EXERCISE INSTRUCTIONS → Using the listing below, report how many lines contain the word "combinational" and give no other words.

EXTRACTED DATA →
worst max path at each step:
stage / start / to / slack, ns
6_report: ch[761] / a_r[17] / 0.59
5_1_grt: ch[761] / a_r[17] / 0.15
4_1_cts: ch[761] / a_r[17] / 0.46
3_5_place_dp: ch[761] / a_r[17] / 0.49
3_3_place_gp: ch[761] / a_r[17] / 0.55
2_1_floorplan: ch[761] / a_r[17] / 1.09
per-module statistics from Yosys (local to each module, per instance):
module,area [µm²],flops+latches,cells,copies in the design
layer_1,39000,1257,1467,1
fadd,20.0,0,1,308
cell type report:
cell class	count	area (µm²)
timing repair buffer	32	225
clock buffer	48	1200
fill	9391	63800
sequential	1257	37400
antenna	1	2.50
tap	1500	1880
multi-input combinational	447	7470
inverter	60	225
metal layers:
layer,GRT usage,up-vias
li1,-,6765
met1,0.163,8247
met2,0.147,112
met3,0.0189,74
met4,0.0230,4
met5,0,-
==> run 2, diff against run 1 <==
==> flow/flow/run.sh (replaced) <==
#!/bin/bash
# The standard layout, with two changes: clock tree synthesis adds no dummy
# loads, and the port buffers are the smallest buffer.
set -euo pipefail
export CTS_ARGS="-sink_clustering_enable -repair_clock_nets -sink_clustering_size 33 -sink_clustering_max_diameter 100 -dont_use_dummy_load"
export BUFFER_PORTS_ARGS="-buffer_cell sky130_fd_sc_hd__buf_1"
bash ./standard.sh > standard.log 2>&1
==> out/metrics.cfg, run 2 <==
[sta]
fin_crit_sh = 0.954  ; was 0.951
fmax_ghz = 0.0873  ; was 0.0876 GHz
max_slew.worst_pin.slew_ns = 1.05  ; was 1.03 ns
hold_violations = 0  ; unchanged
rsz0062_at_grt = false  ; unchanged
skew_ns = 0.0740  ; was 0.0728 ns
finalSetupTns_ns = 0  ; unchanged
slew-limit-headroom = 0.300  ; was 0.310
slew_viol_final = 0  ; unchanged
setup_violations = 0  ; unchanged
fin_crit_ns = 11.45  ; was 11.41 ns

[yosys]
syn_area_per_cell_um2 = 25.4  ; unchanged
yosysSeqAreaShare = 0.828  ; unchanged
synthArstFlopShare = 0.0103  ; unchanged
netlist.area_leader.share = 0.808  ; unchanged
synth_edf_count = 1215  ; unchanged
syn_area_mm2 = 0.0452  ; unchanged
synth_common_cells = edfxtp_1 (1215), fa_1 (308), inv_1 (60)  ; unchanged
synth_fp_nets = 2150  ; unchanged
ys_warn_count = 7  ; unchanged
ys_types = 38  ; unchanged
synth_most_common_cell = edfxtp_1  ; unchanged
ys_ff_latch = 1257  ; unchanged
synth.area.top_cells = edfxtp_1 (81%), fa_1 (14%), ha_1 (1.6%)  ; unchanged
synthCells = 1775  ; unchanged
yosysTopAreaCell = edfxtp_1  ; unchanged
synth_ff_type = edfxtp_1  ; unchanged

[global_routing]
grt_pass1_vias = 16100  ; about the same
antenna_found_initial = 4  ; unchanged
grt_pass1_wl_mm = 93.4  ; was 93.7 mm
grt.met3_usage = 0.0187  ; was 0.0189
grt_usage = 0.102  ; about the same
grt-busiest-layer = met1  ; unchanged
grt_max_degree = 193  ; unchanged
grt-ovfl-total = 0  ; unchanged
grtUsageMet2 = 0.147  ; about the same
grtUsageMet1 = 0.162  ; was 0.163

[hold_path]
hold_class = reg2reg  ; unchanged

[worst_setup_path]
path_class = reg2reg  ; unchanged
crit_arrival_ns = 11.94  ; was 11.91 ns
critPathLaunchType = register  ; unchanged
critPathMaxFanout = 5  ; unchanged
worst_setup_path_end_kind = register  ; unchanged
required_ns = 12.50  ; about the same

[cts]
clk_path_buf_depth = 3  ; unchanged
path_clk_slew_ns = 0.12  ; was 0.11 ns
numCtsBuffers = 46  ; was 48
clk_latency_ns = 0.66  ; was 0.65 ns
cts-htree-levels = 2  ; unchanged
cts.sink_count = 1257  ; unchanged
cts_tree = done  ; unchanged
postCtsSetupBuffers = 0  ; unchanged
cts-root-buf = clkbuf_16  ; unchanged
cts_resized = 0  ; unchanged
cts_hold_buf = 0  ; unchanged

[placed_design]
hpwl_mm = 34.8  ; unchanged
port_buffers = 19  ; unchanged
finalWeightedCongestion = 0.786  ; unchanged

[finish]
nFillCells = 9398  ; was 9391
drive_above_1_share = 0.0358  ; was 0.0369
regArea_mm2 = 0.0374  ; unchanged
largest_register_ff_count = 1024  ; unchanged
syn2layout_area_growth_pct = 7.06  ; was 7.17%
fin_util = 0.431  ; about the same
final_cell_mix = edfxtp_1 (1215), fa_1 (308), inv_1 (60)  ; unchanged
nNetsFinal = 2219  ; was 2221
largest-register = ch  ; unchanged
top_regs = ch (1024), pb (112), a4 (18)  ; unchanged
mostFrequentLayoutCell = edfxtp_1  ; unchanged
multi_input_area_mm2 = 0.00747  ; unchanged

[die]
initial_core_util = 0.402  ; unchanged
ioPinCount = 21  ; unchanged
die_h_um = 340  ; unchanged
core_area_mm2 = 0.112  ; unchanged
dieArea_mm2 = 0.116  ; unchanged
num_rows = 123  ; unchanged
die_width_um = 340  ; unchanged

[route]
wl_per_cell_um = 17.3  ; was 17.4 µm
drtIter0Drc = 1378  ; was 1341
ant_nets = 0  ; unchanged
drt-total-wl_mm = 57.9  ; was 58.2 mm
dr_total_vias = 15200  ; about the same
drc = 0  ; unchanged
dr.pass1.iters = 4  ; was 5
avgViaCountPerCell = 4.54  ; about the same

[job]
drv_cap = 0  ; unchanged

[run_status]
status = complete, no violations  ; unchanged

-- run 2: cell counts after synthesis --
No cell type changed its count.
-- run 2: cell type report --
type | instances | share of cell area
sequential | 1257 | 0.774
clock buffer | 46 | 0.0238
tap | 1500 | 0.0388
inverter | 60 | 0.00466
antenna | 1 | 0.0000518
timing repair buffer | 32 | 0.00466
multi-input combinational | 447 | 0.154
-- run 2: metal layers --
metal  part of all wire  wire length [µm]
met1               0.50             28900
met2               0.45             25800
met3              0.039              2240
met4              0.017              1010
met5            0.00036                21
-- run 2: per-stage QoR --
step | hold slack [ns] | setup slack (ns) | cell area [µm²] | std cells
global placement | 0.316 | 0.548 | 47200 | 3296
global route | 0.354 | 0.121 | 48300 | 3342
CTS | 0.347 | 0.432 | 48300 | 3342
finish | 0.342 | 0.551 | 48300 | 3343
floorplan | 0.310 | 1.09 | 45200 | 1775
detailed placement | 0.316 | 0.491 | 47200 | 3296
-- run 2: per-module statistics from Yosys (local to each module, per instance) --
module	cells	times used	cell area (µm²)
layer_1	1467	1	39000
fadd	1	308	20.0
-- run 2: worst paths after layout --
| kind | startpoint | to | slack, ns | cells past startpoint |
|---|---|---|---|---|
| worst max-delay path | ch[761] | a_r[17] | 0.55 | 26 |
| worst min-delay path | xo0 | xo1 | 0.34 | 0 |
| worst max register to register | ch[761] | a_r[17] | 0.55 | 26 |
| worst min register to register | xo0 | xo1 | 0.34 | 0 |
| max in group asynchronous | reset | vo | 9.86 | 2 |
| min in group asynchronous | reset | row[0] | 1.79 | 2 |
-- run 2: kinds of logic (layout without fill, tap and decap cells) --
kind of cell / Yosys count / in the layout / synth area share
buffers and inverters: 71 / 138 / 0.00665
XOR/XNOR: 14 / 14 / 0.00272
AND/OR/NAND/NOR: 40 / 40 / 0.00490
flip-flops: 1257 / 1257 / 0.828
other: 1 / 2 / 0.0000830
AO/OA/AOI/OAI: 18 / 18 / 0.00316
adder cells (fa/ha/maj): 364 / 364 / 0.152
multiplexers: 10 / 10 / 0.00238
Context: an optimization exercise on an open-source flow, tuned for small area. The choices shown serve that exercise and are no tape-out recipe.
Only simulation tests tie the RTL to the original design; equivalence was not proved.

## indigo
// z80
module z80 (
    input clk,
    input n_reset,
    input n_int,
    input n_nmi,
    input [7:0] din,
    output reg n_iorq,
    output reg n_halt,
    output reg n_m1,
    output reg n_mreq,
    output reg n_rd,
    output reg n_wr,
    output reg [15:0] addr,
    output reg [7:0] dout,
    output reg dout_en
);
export LEC_CHECK = 0
export CAP_MARGIN = 20
export CORE_MARGIN = 2
export CORE_UTILIZATION = 40
export SETUP_SLACK_MARGIN = 0.35
export SLEW_MARGIN = 20
create_clock -name core_clock -period 12.0 [get_ports {clk}]
standard.sh (not shown) runs the stock make flow with config.mk's settings and CLKGATE_MAP_FILE= SYNTH_SCRIPT=/design/flow/synth_recipe.tcl, a recipe that flattens the netlist after the stock synthesis.
==> flow/flow/run.sh <==
#!/bin/bash
# Own layout flow: the standard ORFS flow, with one change in synthesis:
# the ABC technology-mapping script (flow/abc.script) replaces ORFS's
# abc_speed/abc_area script. Everything before and after ABC (including
# dfflibmap, so every register keeps its name and cell type) is the standard flow's
# standard synthesis (synth_recipe.tcl) unchanged.
set -euo pipefail
W=$PWD
F=$W/flow

# Synthesis script: synth_recipe.tcl with a hook, inserted after its first
# line, that points ABC at flow/abc.script.
{
  head -n 1 synth_recipe.tcl
  cat <<EOT
set ::own_abc_script {$F/abc.script}
proc own_abc_hook {args} {
  set i [lsearch -exact \$::abc_args -script]
  if {\$i >= 0 && [lindex \$::abc_args [expr {\$i + 1}]] ne \$::own_abc_script} {
    set ::abc_args [lreplace \$::abc_args [expr {\$i + 1}] [expr {\$i + 1}] \$::own_abc_script]
  }
}
trace add variable ::abc_args write own_abc_hook
EOT
  tail -n +2 synth_recipe.tcl
} > own_synth.tcl

sed "s#SYNTH_SCRIPT=[^ ]*#SYNTH_SCRIPT=$W/own_synth.tcl#" standard.sh > own_standard.sh
grep -q "SYNTH_SCRIPT=$W/own_synth.tcl" own_standard.sh

# Extra ORFS make variables for the layout steps, one VAR=VALUE per line.
EXTRA=()
if [[ -f $F/make_vars.txt ]]; then
  while IFS= read -r line; do
    [[ -z "$line" || "$line" == \#* ]] && continue
    EXTRA+=("$line")
  done < "$F/make_vars.txt"
fi

bash own_standard.sh synth > synth.log 2>&1
grep -q "own_abc_script\|$F/abc.script" orfs/logs/*/z80/base/1_2_yosys.log
bash own_standard.sh "${EXTRA[@]}" finish > layout.log 2>&1
test -s out/final.def
==> flow/flow/abc.script <==
strash
&get -n
&deepsyn -T 600
&put
dch -f
amap -F 4 -A 8
topo
stime -c
==> flow/flow/make_vars.txt <==
CTS_ARGS=-sink_clustering_enable -repair_clock_nets -buf_list {sky130_fd_sc_hd__clkbuf_4 sky130_fd_sc_hd__clkbuf_8} -dont_use_dummy_load
BUFFER_PORTS_ARGS=-buffer_cell sky130_fd_sc_hd__buf_1
GPL_KEEP_OVERFLOW=0
Input-level comparison between tundra and indigo:
Settings: SETUP_SLACK_MARGIN changed from 0.35 to 0.5.
--- a/flow/flow/abc.script
+++ b/flow/flow/abc.script
@@ -3 +3 @@
-&deepsyn -T 600
+&deepsyn -T 300
==> comparison <==
- [compare] base=indigo new=tundra: setup slack went up 0.19 ns; routed wire length went down 3.5 mm; finished layout cell area went down about 0.37%; number of global-route vias before repair went down 283.


Another version of the RTL of z80 (not shown whole).
Size: about 3,200 cells after synthesis, ~320 flip-flops, roughly 43 I/O pins, ~23,000 µm² of cells after synthesis.
Settings: LEC_CHECK=0, CAP_MARGIN=10, CORE_MARGIN=2, CORE_UTILIZATION=40, SLEW_MARGIN=10; clock period 12.0 ns.
==> flow/flow/run.sh <==
#!/bin/bash
# Own layout flow: the standard ORFS flow, with one change in synthesis:
# the ABC technology-mapping script (flow/abc.script) replaces ORFS's
# abc_speed/abc_area script. Everything before and after ABC (including
# dfflibmap, so every register keeps its name and cell type) is the standard flow's
# standard synthesis (synth_recipe.tcl) unchanged.
set -euo pipefail
W=$PWD
F=$W/flow

# Synthesis script: synth_recipe.tcl with a hook, inserted after its first
# line, that points ABC at flow/abc.script.
{
  head -n 1 synth_recipe.tcl
  cat <<EOT
set ::own_abc_script {$F/abc.script}
proc own_abc_hook {args} {
  set i [lsearch -exact \$::abc_args -script]
  if {\$i >= 0 && [lindex \$::abc_args [expr {\$i + 1}]] ne \$::own_abc_script} {
    set ::abc_args [lreplace \$::abc_args [expr {\$i + 1}] [expr {\$i + 1}] \$::own_abc_script]
  }
}
trace add variable ::abc_args write own_abc_hook
EOT
  tail -n +2 synth_recipe.tcl
} > own_synth.tcl

sed "s#SYNTH_SCRIPT=[^ ]*#SYNTH_SCRIPT=$W/own_synth.tcl#" standard.sh > own_standard.sh
grep -q "SYNTH_SCRIPT=$W/own_synth.tcl" own_standard.sh

bash own_standard.sh synth > synth.log 2>&1
grep -q "own_abc_script\|$F/abc.script" orfs/logs/*/z80/base/1_2_yosys.log
bash own_standard.sh > layout.log 2>&1
test -s out/final.def
==> flow/flow/abc.script <==
strash
&get -n
&deepsyn -T 240
&put
dch -f
amap
topo
stime -c
The starting point passed the timing, DRC and antenna checks.
Context: an optimization exercise on an open-source flow, tuned for small area and a short achievable clock period. The choices shown serve that exercise and are no tape-out recipe.
At most, simulation tests tie the RTL to the original design; equivalence was not proved.
Power figures rest on the tool's default switching activity, not on a simulated workload.

## main
==> module FpAlign, before the edit <==
module FpAlign (
    input  [31:0] iA,
    input  [31:0] iB,
    output        oLs,
    output [7:0]  oLe,
    output [22:0] oLf,
    output [24:0] oSal,      
    output        oSticky,   
    output        oSub
);
    wire [7:0]  a_e = iA[30:23];
    wire [7:0]  b_e = iB[30:23];
    wire        a_larger = iA[30:0] > iB[30:0];
    wire        e_gt = a_e > b_e;
    wire        e_eq = a_e == b_e;
    wire [7:0]  d = e_gt ? a_e - b_e : b_e - a_e;
    wire [22:0] s_f  = e_gt ? iB[22:0] : iA[22:0];
    wire [22:0] s_fq = a_larger ? iB[22:0] : iA[22:0];
    assign oLs  = a_larger ? iA[31] : iB[31];
    assign oLe  = e_gt ? a_e : b_e;
    assign oLf  = a_larger ? iA[22:0] : iB[22:0];
    assign oSub = iA[31] ^ iB[31];
    wire   sez = (a_e == 8'b0) || (b_e == 8'b0);
    wire [24:0] x = {1'b1, s_f, 1'b0};
    assign oSal = e_eq ? {1'b1, s_fq, 1'b0} :
                  (sez || d[7:5] != 3'b0) ? 25'b0 : (x >> d[4:0]);
    wire [22:0] mask;
    genvar i;
    generate
        for (i = 0; i < 23; i = i + 1) begin : g_mask
            assign mask[i] = (d >= i + 2);
        end
    endgenerate
    assign oSticky = !sez && (d <= 8'd47) && ((d >= 8'd25) || |(s_f & mask));
endmodule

ANSWER FOR THE TASK → 2